═════ DATA SUPPLIED
<file path="src/sv/cas_pkg.sv">
// ----------------------------------------------------------------------------
// cas_pkg: shared types, constants and helpers for the attack set generator
// Piece codes, offset tables, the per-stage ray record and square helpers.
// ----------------------------------------------------------------------------
`timescale 1ns / 1ps

package cas_pkg;

  localparam int NUM_CELLS = 7;   // longest ray on an 8x8 board
  localparam int NUM_RAYS  = 4;

  localparam logic [2:0] CMD_WHITE_PAWN = 3'd0;
  localparam logic [2:0] CMD_BLACK_PAWN = 3'd1;
  localparam logic [2:0] CMD_KNIGHT     = 3'd2;
  localparam logic [2:0] CMD_KING       = 3'd3;
  localparam logic [2:0] CMD_ROOK       = 3'd4;
  localparam logic [2:0] CMD_BISHOP     = 3'd5;

  localparam logic signed [3:0] LEAP_DF [8] = '{-4'sd2, -4'sd2, -4'sd1, -4'sd1,
                                                 4'sd1,  4'sd1,  4'sd2,  4'sd2};
  localparam logic signed [3:0] LEAP_DR [8] = '{-4'sd1,  4'sd1, -4'sd2,  4'sd2,
                                                -4'sd2,  4'sd2, -4'sd1,  4'sd1};
  localparam logic signed [3:0] STEP_DF [8] = '{-4'sd1, -4'sd1, -4'sd1,  4'sd0,
                                                 4'sd0,  4'sd1,  4'sd1,  4'sd1};
  localparam logic signed [3:0] STEP_DR [8] = '{-4'sd1,  4'sd0,  4'sd1, -4'sd1,
                                                 4'sd1, -4'sd1,  4'sd0,  4'sd1};

  localparam logic signed [3:0] ORTH_DF [NUM_RAYS] = '{4'sd0, 4'sd0, 4'sd1, -4'sd1};
  localparam logic signed [3:0] ORTH_DR [NUM_RAYS] = '{4'sd1, -4'sd1, 4'sd0, 4'sd0};
  localparam logic signed [3:0] DIAG_DF [NUM_RAYS] = '{4'sd1, 4'sd1, -4'sd1, -4'sd1};
  localparam logic signed [3:0] DIAG_DR [NUM_RAYS] = '{4'sd1, -4'sd1, 4'sd1, -4'sd1};

  typedef struct packed {
    logic [2:0] file;
    logic [2:0] rank;
    logic       alive;
  } ray_t;

  typedef struct packed {
    logic                 diag;
    logic [63:0]          occ;
    logic [63:0]          acc;
    ray_t [NUM_RAYS-1:0]  ray;
  } stage_t;

  // Single-bit board for (file+df, rank+dr), empty when off the board.
  function automatic logic [63:0] spot(input logic [2:0] file, input logic [2:0] rank,
                                       input logic signed [3:0] df,
                                       input logic signed [3:0] dr);
    logic signed [3:0] nf;
    logic signed [3:0] nr;
    nf = $signed({1'b0, file}) + df;
    nr = $signed({1'b0, rank}) + dr;
    if (nf[3] || nr[3]) begin
      spot = 64'd0;
    end else begin
      spot = 64'd1 << {nr[2:0], nf[2:0]};
    end
  endfunction

  // Knight (king = 0) or king (king = 1) offset set.
  function automatic logic [63:0] offset_set(input logic [2:0] file, input logic [2:0] rank,
                                             input logic king);
    logic [63:0] acc;
    acc = 64'd0;
    for (int i = 0; i < 8; i++) begin
      if (king) begin
        acc = acc | spot(file, rank, STEP_DF[i], STEP_DR[i]);
      end else begin
        acc = acc | spot(file, rank, LEAP_DF[i], LEAP_DR[i]);
      end
    end
    return acc;
  endfunction

endpackage

</file>
<file path="src/sv/cas_req_if.sv">
// ----------------------------------------------------------------------------
// cas_req_if: request channel
// Valid/ready channel carrying piece kind, origin square and occupancy.
// ----------------------------------------------------------------------------
`timescale 1ns / 1ps

interface cas_req_if;
  logic        valid;
  logic        ready;
  logic [2:0]  command;
  logic [5:0]  square;
  logic [63:0] occupancy;

  modport source (output valid, output command, output square, output occupancy,
                  input ready);
  modport sink   (input valid, input command, input square, input occupancy,
                  output ready);
endinterface

</file>
<file path="src/sv/cas_rsp_if.sv">
// ----------------------------------------------------------------------------
// cas_rsp_if: result channel
// Valid/ready channel carrying the 64-bit attack set.
// ----------------------------------------------------------------------------
`timescale 1ns / 1ps

interface cas_rsp_if;
  logic        valid;
  logic        ready;
  logic [63:0] attacks;

  modport source (output valid, output attacks, input ready);
  modport sink   (input valid, input attacks, output ready);
endinterface

</file>
<file path="src/sv/cas_seed.sv">
// ----------------------------------------------------------------------------
// cas_seed: request decode
// Build the fixed-offset set for pawns, knight and king, and launch the four
// rays at the origin for rook and bishop.
// ----------------------------------------------------------------------------
`timescale 1ns / 1ps

module cas_seed (
  input  logic [2:0]      command,
  input  logic [5:0]      square,
  input  logic [63:0]     occupancy,
  output cas_pkg::stage_t seed
);

  logic [2:0] file;
  logic [2:0] rank;
  logic       slider;

  assign file   = square[2:0];
  assign rank   = square[5:3];
  assign slider = (command == cas_pkg::CMD_ROOK) || (command == cas_pkg::CMD_BISHOP);

  always_comb begin
    seed.diag = (command == cas_pkg::CMD_BISHOP);
    seed.occ  = occupancy;
    for (int d = 0; d < cas_pkg::NUM_RAYS; d++) begin
      seed.ray[d].file  = file;
      seed.ray[d].rank  = rank;
      seed.ray[d].alive = slider;
    end
    case (command)
      cas_pkg::CMD_WHITE_PAWN: begin
        seed.acc = cas_pkg::spot(file, rank, -4'sd1, 4'sd1)
                 | cas_pkg::spot(file, rank,  4'sd1, 4'sd1);
      end
      cas_pkg::CMD_BLACK_PAWN: begin
        seed.acc = cas_pkg::spot(file, rank, -4'sd1, -4'sd1)
                 | cas_pkg::spot(file, rank,  4'sd1, -4'sd1);
      end
      cas_pkg::CMD_KNIGHT: begin
        seed.acc = cas_pkg::offset_set(file, rank, 1'b0);
      end
      cas_pkg::CMD_KING: begin
        seed.acc = cas_pkg::offset_set(file, rank, 1'b1);
      end
      default: begin
        seed.acc = 64'd0;
      end
    endcase
  end

endmodule

</file>
<file path="src/sv/cas_cell.sv">
// ----------------------------------------------------------------------------
// cas_cell: one ray step
// Advance every live ray by one square, mark it, and stop the ray on the
// board edge or on the first occupied square. Register the beat.
// ----------------------------------------------------------------------------
`timescale 1ns / 1ps

module cas_cell (
  input  logic            clk,
  input  logic            rst,
  input  logic            in_valid,
  output logic            in_ready,
  input  cas_pkg::stage_t in_data,
  output logic            out_valid,
  input  logic            out_ready,
  output cas_pkg::stage_t out_data
);

  logic            valid;
  cas_pkg::stage_t data;
  cas_pkg::stage_t data_next;

  assign in_ready  = !valid || out_ready;
  assign out_valid = valid;
  assign out_data  = data;

  always_comb begin
    logic signed [3:0] df;
    logic signed [3:0] dr;
    logic signed [3:0] nf;
    logic signed [3:0] nr;
    logic [5:0]        idx;
    data_next = in_data;
    for (int d = 0; d < cas_pkg::NUM_RAYS; d++) begin
      df  = in_data.diag ? cas_pkg::DIAG_DF[d] : cas_pkg::ORTH_DF[d];
      dr  = in_data.diag ? cas_pkg::DIAG_DR[d] : cas_pkg::ORTH_DR[d];
      nf  = $signed({1'b0, in_data.ray[d].file}) + df;
      nr  = $signed({1'b0, in_data.ray[d].rank}) + dr;
      idx = {nr[2:0], nf[2:0]};
      if (in_data.ray[d].alive) begin
        if (nf[3] || nr[3]) begin
          data_next.ray[d].alive = 1'b0;
        end else begin
          data_next.acc           = data_next.acc | (64'd1 << idx);
          data_next.ray[d].file   = nf[2:0];
          data_next.ray[d].rank   = nr[2:0];
          data_next.ray[d].alive  = !in_data.occ[idx];
        end
      end
    end
  end

  always_ff @(posedge clk) begin
    if (rst) begin
      valid <= 1'b0;
    end else if (in_ready) begin
      valid <= in_valid;
    end
  end

  always_ff @(posedge clk) begin
    if (in_ready && in_valid) begin
      data <= data_next;
    end
  end

endmodule

</file>
<file path="src/sv/chess_attack_set_generator.sv">
// ----------------------------------------------------------------------------
// chess_attack_set_generator: bitboard attack set for one piece per beat
// Path: a request beat is registered in each of the seven ray cells in turn.
// Throughput: one beat per cycle; each cell stalls only when it and all cells
// downstream are full, so the chain keeps filling while a result waits.
// Reset: synchronous, active high; empties every cell, payload is not cleared.
// ----------------------------------------------------------------------------
`timescale 1ns / 1ps

module chess_attack_set_generator (
  input  logic         clk,
  input  logic         rst,
  cas_req_if.sink      req,
  cas_rsp_if.source    rsp
);

  // Chain of ray cells. Index 0 is the decoded request, index NUM_CELLS is
  // the last cell's register, which doubles as the result register.
  cas_pkg::stage_t                stage [cas_pkg::NUM_CELLS+1];
  logic [cas_pkg::NUM_CELLS:0]    vld;
  logic [cas_pkg::NUM_CELLS:0]    rdy;

  // Decode: pawns, knight and king finish here; sliders launch four rays
  // from the origin. The origin's own occupancy bit is never probed.
  cas_seed u_seed (
    .command   (req.command),
    .square    (req.square),
    .occupancy (req.occupancy),
    .seed      (stage[0])
  );

  assign vld[0]    = req.valid;
  assign req.ready = rdy[0];

  // Seven identical cells, each walking every ray one square further.
  // A rook or bishop ray never needs more than seven steps.
  for (genvar k = 0; k < cas_pkg::NUM_CELLS; k++) begin : g_cell
    cas_cell u_cell (
      .clk       (clk),
      .rst       (rst),
      .in_valid  (vld[k]),
      .in_ready  (rdy[k]),
      .in_data   (stage[k]),
      .out_valid (vld[k+1]),
      .out_ready (rdy[k+1]),
      .out_data  (stage[k+1])
    );
  end

  // Last cell holds the result beat until the sink takes it.
  assign rsp.valid                  = vld[cas_pkg::NUM_CELLS];
  assign rdy[cas_pkg::NUM_CELLS]    = rsp.ready;
  assign rsp.attacks                = stage[cas_pkg::NUM_CELLS].acc;

  // A request beat always lands in the first cell.
  a_first_cell_loads: assert property (@(posedge clk) disable iff (rst)
    req.valid && req.ready |=> vld[1])
    else $error("request beat did not enter the first cell");

  // A waiting result beat holds steady until the sink takes it.
  a_result_hold: assert property (@(posedge clk) disable iff (rst)
    rsp.valid && !rsp.ready |=> rsp.valid && $stable(rsp.attacks))
    else $error("result beat changed while waiting");

  // Reset empties the chain.
  a_reset_empty: assert property (@(posedge clk)
    rst |=> (vld[cas_pkg::NUM_CELLS:1] == '0))
    else $error("cell valid after reset");

  // A cell that is full and blocked downstream refuses new beats.
  a_backpressure: assert property (@(posedge clk) disable iff (rst)
    vld[1] && !rdy[1] |-> !rdy[0])
    else $error("first cell accepted while blocked");

endmodule
</file>
<file path="src/flat_wrapper.sv">
// flat-port wrapper written by rule: the top's interface ports become plain ports
module chess_attack_set_generator_flat 
  (clk, rst, req_valid, req_command, req_square, req_occupancy, req_ready, rsp_valid, rsp_attacks, rsp_ready);
  cas_req_if req_i ();
  cas_rsp_if rsp_i ();
  input  logic clk;
  input  logic rst;
  input wire logic [$bits(req_i.valid)-1:0] req_valid;
  input wire logic [$bits(req_i.command)-1:0] req_command;
  input wire logic [$bits(req_i.square)-1:0] req_square;
  input wire logic [$bits(req_i.occupancy)-1:0] req_occupancy;
  output wire logic [$bits(req_i.ready)-1:0] req_ready;
  output wire logic [$bits(rsp_i.valid)-1:0] rsp_valid;
  output wire logic [$bits(rsp_i.attacks)-1:0] rsp_attacks;
  input wire logic [$bits(rsp_i.ready)-1:0] rsp_ready;
  assign req_i.valid = req_valid;
  assign req_i.command = req_command;
  assign req_i.square = req_square;
  assign req_i.occupancy = req_occupancy;
  assign req_ready = req_i.ready;
  assign rsp_valid = rsp_i.valid;
  assign rsp_attacks = rsp_i.attacks;
  assign rsp_i.ready = rsp_ready;
  chess_attack_set_generator u_core (.clk(clk), .rst(rst), .req(req_i), .rsp(rsp_i));
endmodule
</file>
══════════
* _WORK TASK_: Look through the listing, and copy each line in which the string "property" turns up.

* _RESULT OF THIS EXERCISE_:
  a_first_cell_loads: assert property (@(posedge clk) disable iff (rst)
  a_result_hold: assert property (@(posedge clk) disable iff (rst)
  a_reset_empty: assert property (@(posedge clk)
  a_backpressure: assert property (@(posedge clk) disable iff (rst)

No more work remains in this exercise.